Most Detailed Peace Vision

Seizing on the decades-old conflict long seen as a catalyst for broader Mideast tensions, Obama went further than he has ever gone in offering principles for resolving the stalemate between Israel and the Palestinians.
But he stopped short of presenting a formal U.S. peace plan -- an omission that could disappoint many in the Arab world -- after having failed to make progress on the Israeli-Palestinian front since taking office in 2009.
Among the parameters he laid down was that any agreement creating a state of Palestine must be based on borders that existed before Israel captured the West Bank in the 1967 Arab-Israel war but "with mutually agreed swaps" of land.
Netanyahu said Israel would object to any withdrawal to "indefensible" borders, adding he expected Washington to allow it to keep major settlement blocs in any peace deal.
Before heading to Washington, Netanyahu said in a statement that "the viability of a Palestinian state cannot come at the expense of Israel's existence."
Obama's insistence on the borders issue -- plus his criticism of continued Israeli "settlement activity" -- sends a message to Netanyahu that Washington expects the Jewish state to make concessions.

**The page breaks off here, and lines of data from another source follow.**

`src/rtl/brc_pkg.sv`:
```
// Shared types and constants for the serial branch comparator.
package brc_pkg;

    localparam int NIB_W = 4;

    typedef enum logic [1:0] {
        IDLE,
        SCAN,
        DONE
    } brc_state_e;

    function automatic int nib_count(input int width);
        return width / NIB_W;
    endfunction

endpackage

```
`src/rtl/brc_serial_nib_cmp.sv`:
```
// Combinational 4-bit unsigned compare used by the nibble-serial scan.
import brc_pkg::*;

module nib_cmp (
    input  logic [NIB_W-1:0] a,
    input  logic [NIB_W-1:0] b,
    output logic             eq,
    output logic             lt
);

    assign eq = (a == b);
    assign lt = (a < b);

endmodule

```
`src/rtl/brc_serial.sv`:
```
// Nibble-serial branch comparator, MSB first, with valid/ready on both sides.
// Define BRC_EARLY_EXIT_EN to leave the scan at the first differing nibble.
import brc_pkg::*;

module brc_serial #(
    parameter int WIDTH = 32
) (
    input  logic             i_clk,
    input  logic             i_reset,
    input  logic             i_valid,
    output logic             o_ready,
    input  logic [WIDTH-1:0] i_rs1_data,
    input  logic [WIDTH-1:0] i_rs2_data,
    input  logic             i_br_un,
    output logic             o_valid,
    input  logic             i_ready,
    output logic             o_br_equal,
    output logic             o_br_less
);

    localparam int NIBS  = nib_count(WIDTH);
    localparam int IDX_W = (NIBS > 1) ? $clog2(NIBS) : 1;
    localparam logic [IDX_W-1:0] IDX_TOP = IDX_W'(NIBS - 1);

    brc_state_e       state_q, state_d;
    logic [WIDTH-1:0] a_q, a_d, b_q, b_d;
    logic [IDX_W-1:0] idx_q, idx_d;
    logic             equal_q, equal_d;
    logic             less_q, less_d;
    logic             valid_q;
`ifndef BRC_EARLY_EXIT_EN
    logic             decided_q, decided_d;
`endif

    logic [WIDTH-1:0] bias;
    logic [NIB_W-1:0] a_nib, b_nib;
    logic             nib_eq, nib_lt;

    // Flipping the sign bit of both operands maps signed order onto unsigned order.
    assign bias  = {!i_br_un, {(WIDTH-1){1'b0}}};
    assign a_nib = a_q[idx_q*NIB_W +: NIB_W];
    assign b_nib = b_q[idx_q*NIB_W +: NIB_W];

    nib_cmp u_nib_cmp (
        .a  (a_nib),
        .b  (b_nib),
        .eq (nib_eq),
        .lt (nib_lt)
    );

    assign o_ready    = (state_q == IDLE) && !i_reset;
    assign o_valid    = valid_q;
    assign o_br_equal = equal_q;
    assign o_br_less  = less_q;

    always_comb begin
        state_d = state_q;
        a_d     = a_q;
        b_d     = b_q;
        idx_d   = idx_q;
        equal_d = equal_q;
        less_d  = less_q;
`ifndef BRC_EARLY_EXIT_EN
        decided_d = decided_q;
`endif
        case (state_q)
            IDLE: begin
                if (i_valid && o_ready) begin
                    a_d     = i_rs1_data ^ bias;
                    b_d     = i_rs2_data ^ bias;
                    idx_d   = IDX_TOP;
                    equal_d = 1'b0;
                    less_d  = 1'b0;
`ifndef BRC_EARLY_EXIT_EN
                    decided_d = 1'b0;
`endif
                    state_d = SCAN;
                end
            end
            SCAN: begin
`ifdef BRC_EARLY_EXIT_EN
                if (!nib_eq) begin
                    less_d  = nib_lt;
                    equal_d = 1'b0;
                    state_d = DONE;
                end else if (idx_q == '0) begin
                    equal_d = 1'b1;
                    less_d  = 1'b0;
                    state_d = DONE;
                end else begin
                    idx_d = idx_q - IDX_W'(1);
                end
`else
                // Only the most significant differing nibble decides the order.
                if (!decided_q && !nib_eq) begin
                    decided_d = 1'b1;
                    less_d    = nib_lt;
                end
                if (idx_q == '0) begin
                    equal_d = !decided_d;
                    state_d = DONE;
                end else begin
                    idx_d = idx_q - IDX_W'(1);
                end
`endif
            end
            DONE: begin
                if (i_ready) begin
                    state_d = IDLE;
                end
            end
            default: state_d = IDLE;
        endcase
    end

    always_ff @(posedge i_clk) begin
        if (i_reset) begin
            state_q <= IDLE;
            a_q     <= '0;
            b_q     <= '0;
            idx_q   <= IDX_TOP;
            equal_q <= 1'b0;
            less_q  <= 1'b0;
            valid_q <= 1'b0;
`ifndef BRC_EARLY_EXIT_EN
            decided_q <= 1'b0;
`endif
        end else begin
            state_q <= state_d;
            a_q     <= a_d;
            b_q     <= b_d;
            idx_q   <= idx_d;
            equal_q <= equal_d;
            less_q  <= less_d;
            valid_q <= (state_d == DONE);
`ifndef BRC_EARLY_EXIT_EN
            decided_q <= decided_d;
`endif
        end
    end

endmodule

```
`config.mk`:
```
export PLATFORM = sky130hd
export DESIGN_NAME = brc_serial
export DESIGN_NICKNAME = d
export VERILOG_FILES = /design/src/rtl/brc_pkg.sv /design/src/rtl/brc_serial_nib_cmp.sv /design/src/rtl/brc_serial.sv
export SDC_FILE = /design/constraint.sdc
export NUM_CORES = 1
export LEC_CHECK = 0
export ABC_AREA = 1
export BUFFER_PORTS_ARGS = -buffer_cell sky130_fd_sc_hd__buf_4
export CAP_MARGIN = 20
export CORE_ASPECT_RATIO = 0.75
export CORE_MARGIN = 4
export CORE_UTILIZATION = 45
export DETAILED_ROUTE_END_ITERATION = 7
export PLACE_DENSITY = 0.71
export SETUP_SLACK_MARGIN = 0.05
export SYNTH_ARGS = -nofsm -noshare
export SYNTH_HDL_FRONTEND = slang
export SYNTH_SLANG_ARGS = --single-unit
```
`constraint.sdc`:
```
create_clock -name i_clk -period 1.8 [get_ports i_clk]
set_input_delay 0.09 -clock i_clk [delete_from_list [all_inputs] [get_ports i_clk]]
set_output_delay 0.09 -clock i_clk [all_outputs]
set_load 0.03 [all_outputs]
```
Yosys cells after proc, flatten, opt, wreduce, memory -nomap -nowiden
Cells that the tools add are included.
- add/sub/neg operators: 1
- $lt $le $gt $ge: 1
- equality and inequality tests: 8
- shift-type cells: 2
- muxes and demuxes: 15
- bitwise gates (word level): 2
- reductions and logical operators: 16
- operator list (operator ; count):
    variable part select 32 x 6 -> 4 bit ; 2
    XOR 32 bit ; 2
    AND reduction 3 bit ; 3
    2-to-1 mux 2 bit ; 3
    2-to-1 mux 3 bit ; 2
    != test 2 bit (second input constant) ; 3
    one-hot mux 1 bit (2 select lines) ; 3
    one-hot mux 2 bit (3 select lines) ; 1
    one-hot mux 3 bit (2 select lines) ; 1
    logical NOT 1 bit ; 5
    2-to-1 mux 1 bit ; 5
    equality test 2 bit (second input constant) ; 2
    equality test 4 bit ; 1
    < comparator 4 bit ; 1
    AND reduction 2 bit ; 2
    logical AND 1 bit ; 3
    logical NOT 3 bit ; 1
    subtractor 3 x 1 -> 3 bit (second input constant) ; 1
    equality test 2 x 1 -> 1 bit (second input constant) ; 1
    logical NOT 2 bit ; 1
    != test 2 x 1 -> 1 bit (second input constant) ; 1
    nonzero test 2 bit ; 1
- register bits after elaboration: 73
- input port bits: 69
- logic and storage cells: 53

Longest topological paths before layout
- depth in word-level cells: 9
- depth in mapped cells: 17
- gate-level depth less buffers: 15

Modules after synthesis
Synthesis repeated with hierarchy kept, for this count alone.
- cells, all modules: 650
- area total of the unflattened synthesis: 3797.4 µm²
- modules (own cells, without submodules) (module ; times used ; cells each ; area an instance (µm²) ; seq. area each (µm²)):
    brc_serial ; 1 ; 630 ; 3679.8 ; 1461.4
    nib_cmp ; 1 ; 20 ; 117.6 ; 0.0

Least setup slack after synthesis
No wires, ideal clock.
- path kind: flip-flop to flip-flop
- from: register idx_q[0]
- to: register less_q (netlist: o_br_less)
- library setup time: 115 ps
- data arrival time: 1792 ps
- slack: -108 ps
- cell stages (with the launch flop): 15
- cells stage by stage: dfxtp_1 buf_2 clkbuf_1 a21oi_1 o21ai_0 nand2_1 nand2_1 nand2_1 ha_1 nand2_1 nor2_1 o21ai_0 nand3_1 nand2_1 nor2_1
- cells in the longest elaborated chain, start to end: 6
- ends and longest elaborated chain (what ; line ; RTL):
    from (decl) ; brc_serial.sv:27 ; logic [IDX_W-1:0] idx_q, idx_d;
    from (signal assigned) ; brc_serial.sv:132 ; idx_q <= idx_d;
    branches (longest 6 deep; another with < comparator 4 bit) ; -- ;
    to (signal assigned) ; brc_serial.sv:134 ; less_q <= less_d;
    to (decl) ; brc_serial.sv:29 ; logic less_q, less_d;
Parallel ways; which one is timed is not known. The select of a mux whose other input is x is not followed.
A chain may end at the register's enable or synchronous reset.

Worst setup path after layout
Ends and elaborated chain as after synthesis.

==> run_results.csv <==
group,metric,value,unit
drt,routed_wl,9.75,mm
setup_path,cp-start-kind,"register",
clocking,clk-insertion-delay-late,360,ps
setup_path,r2r_setup_slack,-120,ps
final_layout,final_net_count,613,
synth,syn_area_per_cell,7.26,um2
drt,detail_route.iter0.violations,242,
synth,synth_edf_count,0,
setup_path,worstSetupPathType,"register to register",
synth,netlist_top_cells_area,"dfxtp_1 (44%), a21oi_1 (14%), nand2_1 (8.5%), nand3_1 (7.3%), o21ai_0 (6.4%)",
final_layout,fill_cells,636,
final_layout,utilization,64.7,%
drt,drc_errors,0,
global_route,grt_use_total,22.1,%
synth,ys_types,22,
die,dieArea,8910,um2
power,p_per_area,913,nW/um2
setup_path,cp.required,2070,ps
synth,synthTopCellsByCount,"a21oi_1 (95), nand2_1 (76), dfxtp_1 (73), nand3_1 (49), o21ai_0 (43)",
setup_path,path_cells,"buf_8 -> o21ai_0 -> o21ai_0 -> nand2_1 -> nand2_1 -> ha_4 -> nand2_4 -> nor2_2 -> o21ai_2 -> nand3_1 -> nand2_1 -> nor2_1",
setup_path,cp_num_cells,12,
placed_design,dp_cells,610,
synth,ys_ff_latch,73,
clocking,clk_path_buf_depth,2,
setup_path,cpMaxStageDelayCell,"dfxtp_4",
setup_path,cp_num_buf_inv,1,
worst_hold_path,hp-class,"primary input to register",
clocking,clock_sinks,73,
clocking,cts_buffers,9,
placed_design,dp_hpwl,6.65,mm
timing,final_max_slew_viol_count,0,
die,num_rows,26,
drt,dr.pass1.iters,5,
run_status,violations,"negative hold slack, negative setup slack",
setup_path,max_stage_delay,460,ps
synth,synth_ff_type,"dfxtp_1",
setup_path,path_delay_family,"simple AND/OR/NAND/NOR gates",
synth,yosys_warnings,0,
global_route,antenna_found_initial,0,
worst_hold_path,holdPathStages,3,
final_layout,drive_gt1_share,26.0,%
final_layout,stdcell_count,641,
timing,hold_violations,2,
die,start_util,47.7,%
timing,finalCriticalPeriod,1920,ps
synth,yosysSeqAreaShare,43.6,%
timing,skew,9.87,ps
timing,grt_setup_unrepaired,"yes",
setup_path,rr_worst_depth,12,
clocking,cts-root-buf,"clkbuf_8",
drt,vias,3421,
setup_path,end_kind,"register",
placed_design,dp_slack,-128,ps
timing,tightest_slew,348,ps
global_route,grt_pass1_vias,3014,
die,ioPinCount,73,
placed_design,portBuffers,72,
synth,yosys.area.top_type,"dfxtp_1",
synth,yosysMostFrequentCell,"a21oi_1",
clocking,clk_pin_slew,80,ps
setup_path,crit_fanout,8,
synth,synthesis.nets,537,
job,max-cap-violations,0,
drt,ant_nets,0,
setup_path,cp_common_cell,"nand2_1",
power,ir_drop,0.501,mV
die,dieWidth,108,um
clocking,cts_setup_buffers,0,
timing,fmax,522,MHz
timing,setup_ws,-117,ps
clocking,ctsHtreeMaxLevel,3,
die,die_h,82.8,um
clocking,cts_tree,"yes",
placed_design,place_congestion,0.944,
synth,netlist_instances,462,
run_status,status,"complete, but fails checks",
timing,setup_viol,2,
global_route,grt_overflow_total,0,
power,leakage,1.85,nW
synth,async_flop_share,0,%
timing,min_period_over_period,106,%
final_layout,area_growth,35.5,%
global_route,grt_pass1_wl,15.0,mm
synth,synth.top_cell.area_share,43.6,%
timing,whs,-1.80,ps
setup_path,cp.arrival,2180,ps
synth,syn_area,3350,um2
drt,vias_per_cell,5.34,
final_layout,insertedDiodeCount,0,
global_route,grt_max_degree,49,
drt,wl_per_cell,15.2,um
die,core,7030,um2
timing,slew_headroom,76.8,%
what timing repair did:
item / in CTS / in global routing
hold buffers: 9 / 3
pin swaps: 2 / 9
resized for setup: 14 / 34
endpoints found under the hold margin: 13 / 3
setup endpoints to repair: 3 / 3
gates cloned: 0 / 3
tightest hold or removal path, cell delays in order:
cell     delay (ps)
buf_4            80
o21ai_1          60
a21oi_1         100
logic make-up after synthesis:
kind of cell / count (synthesis) / share of synthesized area, %
AO/OA/AOI/OAI: 163 / 24.7
buffers and inverters: 77 / 10.2
flip-flops: 73 / 43.6
XOR/XNOR: 2 / 0.522
AND/OR/NAND/NOR: 141 / 18.8
adder cells (fa/ha/maj): 6 / 2.24
power breakdown:
part | total (mW) | internal, mW | leakage [nW] | switching [mW]
logic | 0.916 | 0.426 | 1.15 | 0.490
registers | 1.78 | 1.71 | 0.598 | 0.0651
clock network | 1.46 | 0.791 | 0.106 | 0.665
total | 4.15 | 2.93 | 1.85 | 1.22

Obama and Netanyahu have had a strained relationship, and prospects for their talks to yield any significant progress on peace moves have been viewed as dim.

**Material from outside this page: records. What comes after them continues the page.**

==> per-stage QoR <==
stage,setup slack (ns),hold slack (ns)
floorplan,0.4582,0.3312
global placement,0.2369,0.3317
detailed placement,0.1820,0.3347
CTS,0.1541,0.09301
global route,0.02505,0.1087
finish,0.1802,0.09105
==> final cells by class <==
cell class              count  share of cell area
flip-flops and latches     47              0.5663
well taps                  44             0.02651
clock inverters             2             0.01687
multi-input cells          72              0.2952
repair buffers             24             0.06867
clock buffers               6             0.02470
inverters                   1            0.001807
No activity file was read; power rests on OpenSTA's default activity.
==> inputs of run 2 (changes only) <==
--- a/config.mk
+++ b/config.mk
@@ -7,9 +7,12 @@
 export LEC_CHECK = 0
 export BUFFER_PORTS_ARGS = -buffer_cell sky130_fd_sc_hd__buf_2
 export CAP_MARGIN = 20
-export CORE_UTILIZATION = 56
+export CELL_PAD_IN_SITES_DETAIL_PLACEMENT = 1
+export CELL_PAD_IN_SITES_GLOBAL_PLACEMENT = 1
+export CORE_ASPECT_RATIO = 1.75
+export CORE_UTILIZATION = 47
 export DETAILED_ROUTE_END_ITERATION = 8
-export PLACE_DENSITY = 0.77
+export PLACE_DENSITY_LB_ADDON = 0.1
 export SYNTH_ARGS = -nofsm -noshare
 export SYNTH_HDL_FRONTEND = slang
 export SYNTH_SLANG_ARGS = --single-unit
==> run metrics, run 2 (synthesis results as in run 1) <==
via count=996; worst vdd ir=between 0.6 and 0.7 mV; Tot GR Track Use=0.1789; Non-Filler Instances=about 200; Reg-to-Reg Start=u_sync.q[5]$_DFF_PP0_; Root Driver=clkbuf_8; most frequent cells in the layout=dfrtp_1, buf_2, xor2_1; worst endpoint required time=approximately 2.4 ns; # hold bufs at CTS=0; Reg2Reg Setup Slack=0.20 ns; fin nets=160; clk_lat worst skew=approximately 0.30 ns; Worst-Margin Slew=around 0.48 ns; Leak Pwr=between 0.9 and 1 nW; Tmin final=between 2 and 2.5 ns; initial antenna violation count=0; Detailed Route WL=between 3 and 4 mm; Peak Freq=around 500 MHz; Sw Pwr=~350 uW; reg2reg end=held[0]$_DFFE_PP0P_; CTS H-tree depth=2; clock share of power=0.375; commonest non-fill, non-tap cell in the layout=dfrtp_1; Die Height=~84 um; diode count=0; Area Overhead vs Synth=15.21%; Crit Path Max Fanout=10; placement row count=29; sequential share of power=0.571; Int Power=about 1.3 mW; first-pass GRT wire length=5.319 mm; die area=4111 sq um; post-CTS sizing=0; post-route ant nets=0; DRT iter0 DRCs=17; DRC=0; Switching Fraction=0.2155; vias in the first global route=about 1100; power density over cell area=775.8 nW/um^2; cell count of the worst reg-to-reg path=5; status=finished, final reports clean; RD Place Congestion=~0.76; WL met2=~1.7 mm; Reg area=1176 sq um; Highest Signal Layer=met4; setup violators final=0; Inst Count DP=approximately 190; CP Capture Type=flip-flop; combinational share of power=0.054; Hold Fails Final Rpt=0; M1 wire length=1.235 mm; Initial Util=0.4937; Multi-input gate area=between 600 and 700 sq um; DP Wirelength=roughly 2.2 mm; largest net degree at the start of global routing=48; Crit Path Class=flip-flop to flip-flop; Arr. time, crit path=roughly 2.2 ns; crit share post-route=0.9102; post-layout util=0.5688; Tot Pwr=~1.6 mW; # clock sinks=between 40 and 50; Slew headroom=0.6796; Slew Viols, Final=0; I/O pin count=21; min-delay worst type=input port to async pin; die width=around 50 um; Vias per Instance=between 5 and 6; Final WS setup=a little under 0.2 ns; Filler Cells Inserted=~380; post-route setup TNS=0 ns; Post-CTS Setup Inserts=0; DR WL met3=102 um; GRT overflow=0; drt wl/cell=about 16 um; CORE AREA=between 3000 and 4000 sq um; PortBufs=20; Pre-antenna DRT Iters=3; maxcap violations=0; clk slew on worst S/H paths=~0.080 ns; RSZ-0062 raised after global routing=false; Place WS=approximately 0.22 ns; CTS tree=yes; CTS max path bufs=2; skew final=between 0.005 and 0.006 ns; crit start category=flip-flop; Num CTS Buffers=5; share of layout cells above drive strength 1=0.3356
$ cat config.mk
export PLATFORM = sky130hd
export DESIGN_NAME = mmio_uart_tx_flat
export DESIGN_NICKNAME = d
export VERILOG_FILES = /design/src/rtl/mmio_uart_tx_if.sv /design/src/rtl/mmio_uart_tx.sv /design/src/flat_wrapper.sv
export SDC_FILE = /design/constraint.sdc
export NUM_CORES = 1
export LEC_CHECK = 0
export BUFFER_PORTS_ARGS = -buffer_cell sky130_fd_sc_hd__buf_2
export CAP_MARGIN = 20
export CORE_ASPECT_RATIO = 2
export CORE_MARGIN = 5
export CORE_UTILIZATION = 42
export CTS_CLUSTER_SIZE = 20
export DETAILED_ROUTE_END_ITERATION = 16
export HOLD_SLACK_MARGIN = 0.06
export PLACE_DENSITY = 0.63
export SLEW_MARGIN = 20
export SYNTH_ARGS = -nofsm -noshare
export SYNTH_HDL_FRONTEND = slang
export SYNTH_SLANG_ARGS = --single-unit
$ cat constraint.sdc
create_clock -name clk -period 3 [get_ports clk]
set_clock_uncertainty 0.15 [all_clocks]
set_input_delay 0.75 -clock clk [delete_from_list [all_inputs] [get_ports clk]]
set_output_delay 0.75 -clock clk [all_outputs]
set_load 0.005 [all_outputs]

Still, Obama reaffirmed an unshakable U.S. commitment to Israel's security and condemned what he called "symbolic actions to isolate Israel at the United Nations," referring to the Palestinians' plan to seek General Assembly recognition for statehood in September.

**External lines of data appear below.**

<file path="config.mk">
export PLATFORM = sky130hd
export DESIGN_NAME = key_onehot_scanner
export DESIGN_NICKNAME = d
export VERILOG_FILES = /design/src/rtl/kbd_pkg.sv /design/src/rtl/key_debounce.sv /design/src/rtl/key_onehot_scanner.sv
export SDC_FILE = /design/constraint.sdc
export NUM_CORES = 1
export LEC_CHECK = 0
export BUFFER_PORTS_ARGS = -buffer_cell sky130_fd_sc_hd__buf_2
export CAP_MARGIN = 20
export CORE_MARGIN = 2
export CORE_UTILIZATION = 35
export CTS_CLUSTER_DIAMETER = 150
export CTS_CLUSTER_SIZE = 25
export DETAILED_ROUTE_END_ITERATION = 16
export PLACE_DENSITY = 0.58
export SYNTH_ARGS = -nofsm -noshare
export SYNTH_HDL_FRONTEND = slang
export SYNTH_SLANG_ARGS = --single-unit
export TNS_END_PERCENT = 20
</file>
<file path="constraint.sdc">
create_clock -name clk -period 2.8 [get_ports clk]
set_clock_uncertainty 0.15 [all_clocks]
set_input_delay 0.14 -clock clk [delete_from_list [all_inputs] [get_ports clk]]
set_output_delay 0.14 -clock clk [all_outputs]
set_load 0.01 [all_outputs]
</file>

And he acknowledged that a new reconciliation deal between the Palestinian Authority and the Islamist group Hamas raised "legitimate questions" for Israel, which has condemned the accord as blocking any new peace talks.
Putting pressure on Netanyahu, who will address the pro-Israel lobby AIPAC on Monday and a joint session of Congress on Tuesday at the invitation of his Republican supporters, could be politically risky for the Democratic president as he seeks re-election in 2012.
"President Obama has thrown Israel under the bus," said likely Republican candidate Mitt Romney. "He has disrespected Israel and undermined its ability to negotiate peace."

Historic Opportunities

Palestinian President Mahmoud Abbas welcomed Obama's efforts to renew talks with Israel that collapsed last year in a dispute over Israeli settlement building.
Robert Danin, a Middle East analyst at the Council on Foreign Relations, said that for the first time the United States has "embraced the Palestinian position on borders."
Obama also hailed popular unrest sweeping the Middle East as a "historic opportunity" and said promoting reform was his administration's top priority for a region caught up in unprecedented upheaval. "The people have risen up to demand their basic human rights," he said. "Two leaders have stepped aside. More may follow."
And he ratcheted up pressure on Syrian leader Bashar al-Assad, saying for the first time that he must stop a brutal crackdown or "get out of the way," and prodded U.S. allies Yemen and Bahrainas well for democratic transformation.
While throwing his weight behind the push for reform, Obama did not abandon his approach of balancing support for democratic aspirations with a desire to preserve long-time partnerships seen as crucial to fighting al Qaeda, containing Iran and securing vital oil supplies.
Struggling to regain the initiative in a week of intense Middle East diplomacy, Obama seized an opportunity to reach out to the Arab world following the death of Osama bin Laden at the hands of U.S. Navy SEAL commandos.
He announced billions of dollars in aid for Egypt and Tunisia to support and encourage their political transitions after revolts toppled autocratic leaders.
Obama has scrambled to keep pace with still-unfolding events that have ousted long-time leaders in Egypt and Tunisia, threatened those in Yemen and Bahrain and engulfed Libya in civil war where the United States and other powers have unleashed a bombing campaign.